» **Material for this task**:

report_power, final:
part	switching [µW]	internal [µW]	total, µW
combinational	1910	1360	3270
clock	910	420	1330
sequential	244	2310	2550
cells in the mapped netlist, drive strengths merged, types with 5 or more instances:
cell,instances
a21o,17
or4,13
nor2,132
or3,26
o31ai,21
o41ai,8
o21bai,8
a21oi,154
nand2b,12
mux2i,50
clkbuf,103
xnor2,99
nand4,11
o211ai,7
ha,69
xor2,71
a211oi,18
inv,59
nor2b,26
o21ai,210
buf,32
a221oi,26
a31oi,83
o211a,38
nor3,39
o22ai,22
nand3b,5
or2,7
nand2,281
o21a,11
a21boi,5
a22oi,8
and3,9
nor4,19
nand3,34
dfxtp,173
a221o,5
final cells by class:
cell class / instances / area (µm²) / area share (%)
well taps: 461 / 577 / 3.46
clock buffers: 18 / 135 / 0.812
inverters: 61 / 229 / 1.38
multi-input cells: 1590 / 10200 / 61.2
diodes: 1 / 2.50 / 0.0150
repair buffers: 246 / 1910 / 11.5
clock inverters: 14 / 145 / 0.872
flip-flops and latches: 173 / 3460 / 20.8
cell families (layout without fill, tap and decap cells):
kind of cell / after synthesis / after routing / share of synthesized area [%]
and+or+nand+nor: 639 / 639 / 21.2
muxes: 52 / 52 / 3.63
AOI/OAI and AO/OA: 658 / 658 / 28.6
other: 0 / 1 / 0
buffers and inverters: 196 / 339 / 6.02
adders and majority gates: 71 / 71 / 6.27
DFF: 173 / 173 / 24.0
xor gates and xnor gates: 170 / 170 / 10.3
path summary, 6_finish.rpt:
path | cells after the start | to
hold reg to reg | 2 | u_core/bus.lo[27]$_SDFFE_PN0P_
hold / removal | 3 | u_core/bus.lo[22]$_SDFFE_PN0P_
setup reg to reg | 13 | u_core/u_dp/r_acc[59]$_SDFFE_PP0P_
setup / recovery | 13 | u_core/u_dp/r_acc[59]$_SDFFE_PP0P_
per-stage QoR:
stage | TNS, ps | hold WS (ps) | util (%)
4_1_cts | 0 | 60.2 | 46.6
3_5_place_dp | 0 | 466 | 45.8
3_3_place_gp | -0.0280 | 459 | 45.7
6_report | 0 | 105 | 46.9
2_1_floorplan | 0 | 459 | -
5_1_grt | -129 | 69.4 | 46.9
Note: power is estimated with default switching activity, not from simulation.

...

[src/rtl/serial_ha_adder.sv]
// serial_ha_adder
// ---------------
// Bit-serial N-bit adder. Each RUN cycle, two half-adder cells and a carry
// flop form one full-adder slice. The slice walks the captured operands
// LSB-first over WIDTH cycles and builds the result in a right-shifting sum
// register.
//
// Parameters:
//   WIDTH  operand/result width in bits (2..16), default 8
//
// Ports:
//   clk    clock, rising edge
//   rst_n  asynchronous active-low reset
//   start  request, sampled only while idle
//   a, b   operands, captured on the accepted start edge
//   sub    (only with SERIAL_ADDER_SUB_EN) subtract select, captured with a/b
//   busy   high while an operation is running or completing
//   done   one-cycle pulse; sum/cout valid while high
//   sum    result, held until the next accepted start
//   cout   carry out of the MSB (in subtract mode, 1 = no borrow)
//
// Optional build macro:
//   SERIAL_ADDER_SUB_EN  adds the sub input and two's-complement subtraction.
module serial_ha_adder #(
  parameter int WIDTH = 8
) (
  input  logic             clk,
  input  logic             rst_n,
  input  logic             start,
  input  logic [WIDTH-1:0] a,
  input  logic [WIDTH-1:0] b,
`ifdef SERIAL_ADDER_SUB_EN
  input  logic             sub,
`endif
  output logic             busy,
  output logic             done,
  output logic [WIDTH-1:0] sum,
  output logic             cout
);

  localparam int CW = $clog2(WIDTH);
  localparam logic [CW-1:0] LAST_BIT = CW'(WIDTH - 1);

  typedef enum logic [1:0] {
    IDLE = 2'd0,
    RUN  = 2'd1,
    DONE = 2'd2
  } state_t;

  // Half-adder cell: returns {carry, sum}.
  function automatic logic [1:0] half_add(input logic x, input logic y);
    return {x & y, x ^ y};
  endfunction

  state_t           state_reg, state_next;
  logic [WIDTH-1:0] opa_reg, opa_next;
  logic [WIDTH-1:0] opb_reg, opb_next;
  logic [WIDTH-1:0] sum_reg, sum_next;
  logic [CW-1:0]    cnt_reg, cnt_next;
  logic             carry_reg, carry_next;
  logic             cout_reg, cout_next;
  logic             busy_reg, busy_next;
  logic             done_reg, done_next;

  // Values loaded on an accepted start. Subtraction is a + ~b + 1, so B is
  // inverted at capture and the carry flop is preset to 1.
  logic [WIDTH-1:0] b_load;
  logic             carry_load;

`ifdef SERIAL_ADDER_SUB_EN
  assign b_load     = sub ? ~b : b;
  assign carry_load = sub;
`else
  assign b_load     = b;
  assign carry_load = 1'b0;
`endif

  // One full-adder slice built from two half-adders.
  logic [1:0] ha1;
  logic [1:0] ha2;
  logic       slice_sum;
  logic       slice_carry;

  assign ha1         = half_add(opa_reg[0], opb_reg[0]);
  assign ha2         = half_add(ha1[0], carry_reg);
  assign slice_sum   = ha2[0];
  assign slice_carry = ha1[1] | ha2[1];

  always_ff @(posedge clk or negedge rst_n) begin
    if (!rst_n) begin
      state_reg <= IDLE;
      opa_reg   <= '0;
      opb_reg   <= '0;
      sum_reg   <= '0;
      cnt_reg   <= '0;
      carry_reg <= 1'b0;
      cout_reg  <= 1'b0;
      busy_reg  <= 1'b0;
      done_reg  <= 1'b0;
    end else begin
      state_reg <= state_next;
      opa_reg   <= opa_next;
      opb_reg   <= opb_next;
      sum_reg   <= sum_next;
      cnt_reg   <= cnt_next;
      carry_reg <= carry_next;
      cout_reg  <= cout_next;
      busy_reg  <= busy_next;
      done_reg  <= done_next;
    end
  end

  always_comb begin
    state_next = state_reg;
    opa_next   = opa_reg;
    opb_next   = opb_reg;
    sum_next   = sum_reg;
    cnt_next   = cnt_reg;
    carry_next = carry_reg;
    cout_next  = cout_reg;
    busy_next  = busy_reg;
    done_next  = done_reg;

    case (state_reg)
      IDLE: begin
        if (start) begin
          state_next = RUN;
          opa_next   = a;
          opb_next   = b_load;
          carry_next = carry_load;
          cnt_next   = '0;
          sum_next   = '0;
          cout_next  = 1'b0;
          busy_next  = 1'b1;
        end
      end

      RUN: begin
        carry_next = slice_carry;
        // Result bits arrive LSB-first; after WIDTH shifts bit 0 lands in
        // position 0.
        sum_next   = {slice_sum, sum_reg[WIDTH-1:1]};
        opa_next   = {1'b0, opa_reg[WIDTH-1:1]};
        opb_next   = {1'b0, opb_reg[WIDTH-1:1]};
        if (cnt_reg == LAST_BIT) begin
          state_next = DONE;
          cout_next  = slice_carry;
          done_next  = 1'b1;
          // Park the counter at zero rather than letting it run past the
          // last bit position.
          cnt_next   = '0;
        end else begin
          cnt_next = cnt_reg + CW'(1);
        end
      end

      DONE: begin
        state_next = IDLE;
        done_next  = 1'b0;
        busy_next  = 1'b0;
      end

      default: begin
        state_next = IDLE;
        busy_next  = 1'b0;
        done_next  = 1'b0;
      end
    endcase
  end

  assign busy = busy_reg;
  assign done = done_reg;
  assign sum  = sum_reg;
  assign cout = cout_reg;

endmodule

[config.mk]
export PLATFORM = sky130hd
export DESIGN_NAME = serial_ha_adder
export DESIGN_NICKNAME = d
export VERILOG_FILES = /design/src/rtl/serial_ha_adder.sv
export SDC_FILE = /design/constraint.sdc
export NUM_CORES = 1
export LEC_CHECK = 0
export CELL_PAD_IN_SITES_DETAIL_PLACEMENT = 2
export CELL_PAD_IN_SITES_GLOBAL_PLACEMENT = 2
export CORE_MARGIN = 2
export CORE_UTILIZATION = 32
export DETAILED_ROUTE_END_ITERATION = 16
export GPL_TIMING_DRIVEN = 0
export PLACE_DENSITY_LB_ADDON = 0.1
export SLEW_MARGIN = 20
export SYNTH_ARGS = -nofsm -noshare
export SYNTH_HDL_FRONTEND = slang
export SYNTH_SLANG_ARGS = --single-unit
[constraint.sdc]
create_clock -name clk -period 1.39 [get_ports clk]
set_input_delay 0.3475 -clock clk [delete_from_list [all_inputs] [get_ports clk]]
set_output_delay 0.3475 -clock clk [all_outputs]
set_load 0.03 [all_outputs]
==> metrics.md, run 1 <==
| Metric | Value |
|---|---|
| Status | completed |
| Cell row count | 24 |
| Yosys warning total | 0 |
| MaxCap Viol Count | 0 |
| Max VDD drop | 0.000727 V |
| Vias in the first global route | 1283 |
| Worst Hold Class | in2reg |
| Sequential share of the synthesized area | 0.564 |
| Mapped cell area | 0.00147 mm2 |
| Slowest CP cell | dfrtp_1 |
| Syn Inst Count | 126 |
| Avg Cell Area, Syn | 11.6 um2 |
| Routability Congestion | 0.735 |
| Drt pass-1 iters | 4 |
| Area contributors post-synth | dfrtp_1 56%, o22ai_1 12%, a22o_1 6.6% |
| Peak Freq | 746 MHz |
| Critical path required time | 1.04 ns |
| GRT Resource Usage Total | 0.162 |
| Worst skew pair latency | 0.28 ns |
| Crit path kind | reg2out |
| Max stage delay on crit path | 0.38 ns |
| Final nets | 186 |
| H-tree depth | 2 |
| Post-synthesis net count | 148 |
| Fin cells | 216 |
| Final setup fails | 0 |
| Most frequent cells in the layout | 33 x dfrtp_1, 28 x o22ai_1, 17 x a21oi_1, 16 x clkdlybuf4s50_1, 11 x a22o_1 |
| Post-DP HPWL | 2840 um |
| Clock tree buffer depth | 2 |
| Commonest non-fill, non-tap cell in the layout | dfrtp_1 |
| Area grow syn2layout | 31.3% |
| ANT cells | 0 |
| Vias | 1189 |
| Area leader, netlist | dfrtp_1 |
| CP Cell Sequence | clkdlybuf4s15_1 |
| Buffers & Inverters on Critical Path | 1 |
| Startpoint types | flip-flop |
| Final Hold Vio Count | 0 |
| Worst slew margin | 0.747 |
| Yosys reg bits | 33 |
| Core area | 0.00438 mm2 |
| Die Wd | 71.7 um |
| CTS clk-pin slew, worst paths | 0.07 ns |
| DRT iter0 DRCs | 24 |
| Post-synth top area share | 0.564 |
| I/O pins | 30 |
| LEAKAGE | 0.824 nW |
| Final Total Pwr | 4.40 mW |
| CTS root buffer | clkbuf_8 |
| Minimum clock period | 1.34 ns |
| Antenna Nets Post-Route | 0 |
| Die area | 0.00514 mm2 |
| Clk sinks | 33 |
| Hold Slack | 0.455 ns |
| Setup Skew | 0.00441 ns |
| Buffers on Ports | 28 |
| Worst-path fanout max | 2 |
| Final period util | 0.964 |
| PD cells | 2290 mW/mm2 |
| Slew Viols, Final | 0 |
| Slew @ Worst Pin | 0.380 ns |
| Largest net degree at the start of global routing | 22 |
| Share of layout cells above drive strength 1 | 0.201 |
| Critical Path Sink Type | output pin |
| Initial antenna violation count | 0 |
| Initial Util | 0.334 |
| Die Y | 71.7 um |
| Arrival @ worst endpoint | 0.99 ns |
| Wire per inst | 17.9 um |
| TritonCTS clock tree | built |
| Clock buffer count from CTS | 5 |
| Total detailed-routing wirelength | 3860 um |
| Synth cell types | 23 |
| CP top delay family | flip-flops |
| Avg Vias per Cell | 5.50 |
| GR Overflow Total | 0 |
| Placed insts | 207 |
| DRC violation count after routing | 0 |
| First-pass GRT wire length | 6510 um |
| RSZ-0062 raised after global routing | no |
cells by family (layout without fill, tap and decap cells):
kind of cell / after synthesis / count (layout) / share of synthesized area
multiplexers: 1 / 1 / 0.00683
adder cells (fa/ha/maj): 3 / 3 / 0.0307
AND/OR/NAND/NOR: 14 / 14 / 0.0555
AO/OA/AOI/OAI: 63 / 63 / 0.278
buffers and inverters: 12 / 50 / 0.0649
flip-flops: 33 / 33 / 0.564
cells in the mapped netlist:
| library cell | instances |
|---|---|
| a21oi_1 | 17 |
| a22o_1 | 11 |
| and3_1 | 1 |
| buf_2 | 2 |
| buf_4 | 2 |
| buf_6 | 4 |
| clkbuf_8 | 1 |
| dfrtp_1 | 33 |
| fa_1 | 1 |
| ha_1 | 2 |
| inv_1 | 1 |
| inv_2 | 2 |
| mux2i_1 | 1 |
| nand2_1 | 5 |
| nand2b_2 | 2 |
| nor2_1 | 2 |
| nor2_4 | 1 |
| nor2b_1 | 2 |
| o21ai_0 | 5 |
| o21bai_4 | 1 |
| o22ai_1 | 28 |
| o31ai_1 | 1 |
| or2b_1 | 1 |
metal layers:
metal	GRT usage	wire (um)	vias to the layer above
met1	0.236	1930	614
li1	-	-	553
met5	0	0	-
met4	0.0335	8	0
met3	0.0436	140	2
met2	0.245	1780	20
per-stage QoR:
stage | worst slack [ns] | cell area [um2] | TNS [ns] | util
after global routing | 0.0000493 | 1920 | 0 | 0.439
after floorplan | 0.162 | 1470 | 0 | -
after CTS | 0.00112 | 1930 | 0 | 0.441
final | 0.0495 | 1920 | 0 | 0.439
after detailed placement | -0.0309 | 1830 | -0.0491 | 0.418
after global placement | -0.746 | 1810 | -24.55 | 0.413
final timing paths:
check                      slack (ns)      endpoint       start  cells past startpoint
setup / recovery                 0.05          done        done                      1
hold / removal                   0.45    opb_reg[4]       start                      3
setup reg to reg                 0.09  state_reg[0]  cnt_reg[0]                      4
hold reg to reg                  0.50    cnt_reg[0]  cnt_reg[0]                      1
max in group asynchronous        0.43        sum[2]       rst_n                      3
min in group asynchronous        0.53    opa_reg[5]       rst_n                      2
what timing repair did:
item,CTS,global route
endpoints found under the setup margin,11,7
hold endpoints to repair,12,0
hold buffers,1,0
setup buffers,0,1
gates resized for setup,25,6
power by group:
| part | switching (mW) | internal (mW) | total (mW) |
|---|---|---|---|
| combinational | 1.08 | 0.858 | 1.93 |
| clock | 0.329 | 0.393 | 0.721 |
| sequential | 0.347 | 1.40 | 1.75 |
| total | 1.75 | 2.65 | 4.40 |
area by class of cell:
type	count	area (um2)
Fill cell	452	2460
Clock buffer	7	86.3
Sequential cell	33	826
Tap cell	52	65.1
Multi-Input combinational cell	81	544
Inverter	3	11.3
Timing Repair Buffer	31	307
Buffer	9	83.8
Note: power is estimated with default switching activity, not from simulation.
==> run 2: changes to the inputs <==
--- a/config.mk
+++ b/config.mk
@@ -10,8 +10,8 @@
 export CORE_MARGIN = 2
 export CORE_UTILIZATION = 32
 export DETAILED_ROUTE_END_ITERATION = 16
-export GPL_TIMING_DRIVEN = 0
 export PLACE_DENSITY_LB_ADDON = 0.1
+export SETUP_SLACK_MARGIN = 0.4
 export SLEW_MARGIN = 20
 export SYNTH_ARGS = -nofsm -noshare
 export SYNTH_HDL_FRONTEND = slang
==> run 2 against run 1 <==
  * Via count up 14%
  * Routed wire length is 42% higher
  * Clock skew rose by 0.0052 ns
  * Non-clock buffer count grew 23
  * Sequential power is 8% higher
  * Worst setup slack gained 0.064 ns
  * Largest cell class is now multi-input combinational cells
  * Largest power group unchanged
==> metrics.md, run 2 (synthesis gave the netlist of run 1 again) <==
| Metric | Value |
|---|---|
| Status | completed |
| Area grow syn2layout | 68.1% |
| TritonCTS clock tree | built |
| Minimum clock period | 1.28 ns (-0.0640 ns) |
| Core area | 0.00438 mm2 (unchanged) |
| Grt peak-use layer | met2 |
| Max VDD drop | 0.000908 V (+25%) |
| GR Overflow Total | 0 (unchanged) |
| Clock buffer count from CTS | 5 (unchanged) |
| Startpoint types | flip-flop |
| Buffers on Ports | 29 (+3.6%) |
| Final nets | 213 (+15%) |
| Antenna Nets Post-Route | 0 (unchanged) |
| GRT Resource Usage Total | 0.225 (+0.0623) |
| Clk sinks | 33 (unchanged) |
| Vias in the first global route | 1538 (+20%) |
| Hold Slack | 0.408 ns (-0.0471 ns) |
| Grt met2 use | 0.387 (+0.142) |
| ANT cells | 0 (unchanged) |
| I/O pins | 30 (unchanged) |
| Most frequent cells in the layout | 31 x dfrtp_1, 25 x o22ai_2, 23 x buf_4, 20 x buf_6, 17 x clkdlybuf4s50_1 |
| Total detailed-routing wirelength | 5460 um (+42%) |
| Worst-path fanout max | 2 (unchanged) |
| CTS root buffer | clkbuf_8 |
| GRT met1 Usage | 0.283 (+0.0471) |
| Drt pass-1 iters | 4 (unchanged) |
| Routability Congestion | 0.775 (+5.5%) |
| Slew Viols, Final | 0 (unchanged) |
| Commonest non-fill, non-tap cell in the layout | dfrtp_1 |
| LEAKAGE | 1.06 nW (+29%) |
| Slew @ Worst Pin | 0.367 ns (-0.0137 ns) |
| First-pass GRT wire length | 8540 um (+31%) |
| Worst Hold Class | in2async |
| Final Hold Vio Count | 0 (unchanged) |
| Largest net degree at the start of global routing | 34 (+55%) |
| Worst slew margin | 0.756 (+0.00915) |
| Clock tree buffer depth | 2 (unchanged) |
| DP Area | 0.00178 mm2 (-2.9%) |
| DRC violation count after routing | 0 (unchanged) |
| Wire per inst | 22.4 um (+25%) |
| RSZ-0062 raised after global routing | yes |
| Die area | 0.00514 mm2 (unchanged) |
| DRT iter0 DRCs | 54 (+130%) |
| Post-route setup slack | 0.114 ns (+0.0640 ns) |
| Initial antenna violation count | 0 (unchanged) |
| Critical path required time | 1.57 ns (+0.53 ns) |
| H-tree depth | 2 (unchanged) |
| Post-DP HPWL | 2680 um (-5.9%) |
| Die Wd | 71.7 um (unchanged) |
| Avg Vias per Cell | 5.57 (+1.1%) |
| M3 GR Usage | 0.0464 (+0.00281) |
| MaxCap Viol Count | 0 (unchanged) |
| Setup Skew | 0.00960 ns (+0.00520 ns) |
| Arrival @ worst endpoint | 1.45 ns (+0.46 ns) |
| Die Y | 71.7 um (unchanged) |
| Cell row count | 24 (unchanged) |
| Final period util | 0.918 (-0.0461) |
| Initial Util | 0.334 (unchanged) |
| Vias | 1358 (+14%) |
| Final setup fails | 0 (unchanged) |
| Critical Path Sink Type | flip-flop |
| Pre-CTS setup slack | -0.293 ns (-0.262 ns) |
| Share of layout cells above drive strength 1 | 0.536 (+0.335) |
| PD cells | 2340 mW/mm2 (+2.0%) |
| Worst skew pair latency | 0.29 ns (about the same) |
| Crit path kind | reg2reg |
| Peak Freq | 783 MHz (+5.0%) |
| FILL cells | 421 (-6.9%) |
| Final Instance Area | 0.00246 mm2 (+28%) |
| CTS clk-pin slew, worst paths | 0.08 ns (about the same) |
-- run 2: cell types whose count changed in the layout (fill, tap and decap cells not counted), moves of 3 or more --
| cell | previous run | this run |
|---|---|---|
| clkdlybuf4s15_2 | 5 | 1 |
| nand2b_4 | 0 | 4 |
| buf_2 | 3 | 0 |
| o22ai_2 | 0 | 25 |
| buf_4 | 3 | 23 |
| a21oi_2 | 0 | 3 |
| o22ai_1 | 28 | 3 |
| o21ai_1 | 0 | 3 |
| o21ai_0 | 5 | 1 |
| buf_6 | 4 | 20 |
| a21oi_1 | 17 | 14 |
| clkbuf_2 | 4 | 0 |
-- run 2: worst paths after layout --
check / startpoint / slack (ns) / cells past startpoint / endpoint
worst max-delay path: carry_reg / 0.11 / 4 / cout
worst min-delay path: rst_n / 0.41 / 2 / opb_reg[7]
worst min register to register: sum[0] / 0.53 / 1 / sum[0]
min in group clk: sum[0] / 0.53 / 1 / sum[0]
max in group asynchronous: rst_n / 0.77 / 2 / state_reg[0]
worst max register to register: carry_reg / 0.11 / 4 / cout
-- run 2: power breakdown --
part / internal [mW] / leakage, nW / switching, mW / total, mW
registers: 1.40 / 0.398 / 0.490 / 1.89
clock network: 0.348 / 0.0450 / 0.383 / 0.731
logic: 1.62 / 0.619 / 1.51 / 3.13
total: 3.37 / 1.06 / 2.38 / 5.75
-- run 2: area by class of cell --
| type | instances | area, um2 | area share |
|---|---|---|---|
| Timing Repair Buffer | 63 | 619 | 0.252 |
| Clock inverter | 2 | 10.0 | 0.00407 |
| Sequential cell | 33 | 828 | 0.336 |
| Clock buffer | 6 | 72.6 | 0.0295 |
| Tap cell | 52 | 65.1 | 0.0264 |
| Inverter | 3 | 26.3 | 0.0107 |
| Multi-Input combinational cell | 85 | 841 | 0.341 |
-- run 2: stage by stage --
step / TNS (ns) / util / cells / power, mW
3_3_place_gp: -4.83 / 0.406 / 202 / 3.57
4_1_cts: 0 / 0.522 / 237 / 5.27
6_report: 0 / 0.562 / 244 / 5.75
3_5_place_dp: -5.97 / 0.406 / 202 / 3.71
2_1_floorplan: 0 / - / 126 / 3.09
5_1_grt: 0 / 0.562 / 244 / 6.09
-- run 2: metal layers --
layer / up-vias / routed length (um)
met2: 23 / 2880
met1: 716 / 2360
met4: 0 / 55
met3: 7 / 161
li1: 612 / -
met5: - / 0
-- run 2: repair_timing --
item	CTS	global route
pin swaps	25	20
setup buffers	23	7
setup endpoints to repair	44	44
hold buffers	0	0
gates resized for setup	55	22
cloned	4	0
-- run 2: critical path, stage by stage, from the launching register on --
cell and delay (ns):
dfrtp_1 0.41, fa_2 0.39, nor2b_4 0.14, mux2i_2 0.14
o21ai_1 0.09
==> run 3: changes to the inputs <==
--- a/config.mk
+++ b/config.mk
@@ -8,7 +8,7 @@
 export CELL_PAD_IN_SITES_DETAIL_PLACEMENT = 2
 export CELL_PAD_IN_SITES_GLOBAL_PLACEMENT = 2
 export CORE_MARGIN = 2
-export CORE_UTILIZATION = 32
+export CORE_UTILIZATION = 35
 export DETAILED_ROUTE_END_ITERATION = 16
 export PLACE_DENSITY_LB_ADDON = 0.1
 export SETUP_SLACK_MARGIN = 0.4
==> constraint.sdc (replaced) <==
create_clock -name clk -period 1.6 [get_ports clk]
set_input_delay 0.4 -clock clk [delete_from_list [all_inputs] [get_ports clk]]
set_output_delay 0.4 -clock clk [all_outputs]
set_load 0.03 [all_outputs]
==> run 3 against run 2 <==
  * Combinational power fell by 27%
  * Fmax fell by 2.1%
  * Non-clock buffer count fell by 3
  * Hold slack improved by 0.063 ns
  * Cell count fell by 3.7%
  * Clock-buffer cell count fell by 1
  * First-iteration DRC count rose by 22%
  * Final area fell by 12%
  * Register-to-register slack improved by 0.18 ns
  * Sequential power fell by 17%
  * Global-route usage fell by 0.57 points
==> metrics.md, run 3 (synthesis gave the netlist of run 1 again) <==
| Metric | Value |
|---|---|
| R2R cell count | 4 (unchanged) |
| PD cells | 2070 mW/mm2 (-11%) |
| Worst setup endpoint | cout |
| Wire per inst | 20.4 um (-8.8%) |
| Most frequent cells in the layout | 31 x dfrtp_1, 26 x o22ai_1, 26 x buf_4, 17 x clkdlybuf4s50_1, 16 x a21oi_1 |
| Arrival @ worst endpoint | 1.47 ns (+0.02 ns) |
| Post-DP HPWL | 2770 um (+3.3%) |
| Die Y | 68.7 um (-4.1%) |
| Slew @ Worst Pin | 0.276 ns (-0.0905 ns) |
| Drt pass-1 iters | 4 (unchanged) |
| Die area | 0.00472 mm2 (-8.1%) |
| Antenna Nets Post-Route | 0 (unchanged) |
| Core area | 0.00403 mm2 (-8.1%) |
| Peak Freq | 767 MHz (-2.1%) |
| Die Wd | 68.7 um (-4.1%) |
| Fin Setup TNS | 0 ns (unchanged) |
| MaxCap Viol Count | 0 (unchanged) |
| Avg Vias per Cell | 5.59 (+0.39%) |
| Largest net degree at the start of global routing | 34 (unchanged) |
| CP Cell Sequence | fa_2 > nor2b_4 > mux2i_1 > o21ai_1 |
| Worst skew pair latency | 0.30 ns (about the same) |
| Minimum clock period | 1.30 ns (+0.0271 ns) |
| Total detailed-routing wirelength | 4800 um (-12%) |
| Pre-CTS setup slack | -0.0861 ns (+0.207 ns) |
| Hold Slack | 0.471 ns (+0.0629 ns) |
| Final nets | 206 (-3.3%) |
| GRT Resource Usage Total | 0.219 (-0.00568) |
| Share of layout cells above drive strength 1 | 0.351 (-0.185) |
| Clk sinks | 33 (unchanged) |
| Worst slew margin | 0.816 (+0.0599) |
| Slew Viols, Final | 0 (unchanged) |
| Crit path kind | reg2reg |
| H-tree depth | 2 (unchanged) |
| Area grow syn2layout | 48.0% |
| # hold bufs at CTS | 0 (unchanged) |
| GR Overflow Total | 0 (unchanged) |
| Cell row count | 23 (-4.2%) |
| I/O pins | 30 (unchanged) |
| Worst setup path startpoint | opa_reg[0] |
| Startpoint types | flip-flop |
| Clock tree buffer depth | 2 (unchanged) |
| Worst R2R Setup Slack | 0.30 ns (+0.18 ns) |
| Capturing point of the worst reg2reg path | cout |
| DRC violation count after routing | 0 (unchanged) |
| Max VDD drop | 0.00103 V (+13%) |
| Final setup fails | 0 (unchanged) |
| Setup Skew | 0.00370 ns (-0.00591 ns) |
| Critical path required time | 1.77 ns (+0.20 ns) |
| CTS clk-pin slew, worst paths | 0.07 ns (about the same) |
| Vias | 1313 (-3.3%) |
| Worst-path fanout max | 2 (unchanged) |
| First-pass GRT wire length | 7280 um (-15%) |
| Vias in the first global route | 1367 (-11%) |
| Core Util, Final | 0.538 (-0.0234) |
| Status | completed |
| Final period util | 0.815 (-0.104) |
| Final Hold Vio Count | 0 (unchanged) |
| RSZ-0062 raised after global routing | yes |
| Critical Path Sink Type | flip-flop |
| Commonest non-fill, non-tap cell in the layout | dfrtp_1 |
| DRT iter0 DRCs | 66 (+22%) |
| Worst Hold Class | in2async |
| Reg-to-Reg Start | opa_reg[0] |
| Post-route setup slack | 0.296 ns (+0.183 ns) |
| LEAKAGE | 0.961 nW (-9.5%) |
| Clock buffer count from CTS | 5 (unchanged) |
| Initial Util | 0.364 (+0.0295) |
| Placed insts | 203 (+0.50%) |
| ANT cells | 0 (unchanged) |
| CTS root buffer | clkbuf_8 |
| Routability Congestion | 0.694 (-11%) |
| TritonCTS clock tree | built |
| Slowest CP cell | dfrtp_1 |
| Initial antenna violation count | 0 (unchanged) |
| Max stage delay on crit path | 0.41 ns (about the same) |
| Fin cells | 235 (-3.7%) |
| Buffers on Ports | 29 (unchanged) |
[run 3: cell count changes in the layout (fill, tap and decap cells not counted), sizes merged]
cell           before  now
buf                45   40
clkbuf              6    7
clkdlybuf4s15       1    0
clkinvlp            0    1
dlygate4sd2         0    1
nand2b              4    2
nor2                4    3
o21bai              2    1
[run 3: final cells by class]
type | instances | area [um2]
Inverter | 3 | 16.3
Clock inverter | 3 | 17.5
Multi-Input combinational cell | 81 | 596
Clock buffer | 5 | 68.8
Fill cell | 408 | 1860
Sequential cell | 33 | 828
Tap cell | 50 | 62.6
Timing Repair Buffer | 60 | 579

» **What is expected**: Above are the entries. Output exactly the lines beginning with the line that has "buffers and inverters: 196 / 339 / 6.02" and ending with the line that has "setup / recovery |".

» **Problem solution**:
buffers and inverters: 196 / 339 / 6.02
adders and majority gates: 71 / 71 / 6.27
DFF: 173 / 173 / 24.0
xor gates and xnor gates: 170 / 170 / 10.3
path summary, 6_finish.rpt:
path | cells after the start | to
hold reg to reg | 2 | u_core/bus.lo[27]$_SDFFE_PN0P_
hold / removal | 3 | u_core/bus.lo[22]$_SDFFE_PN0P_
setup reg to reg | 13 | u_core/u_dp/r_acc[59]$_SDFFE_PP0P_
setup / recovery | 13 | u_core/u_dp/r_acc[59]$_SDFFE_PP0P_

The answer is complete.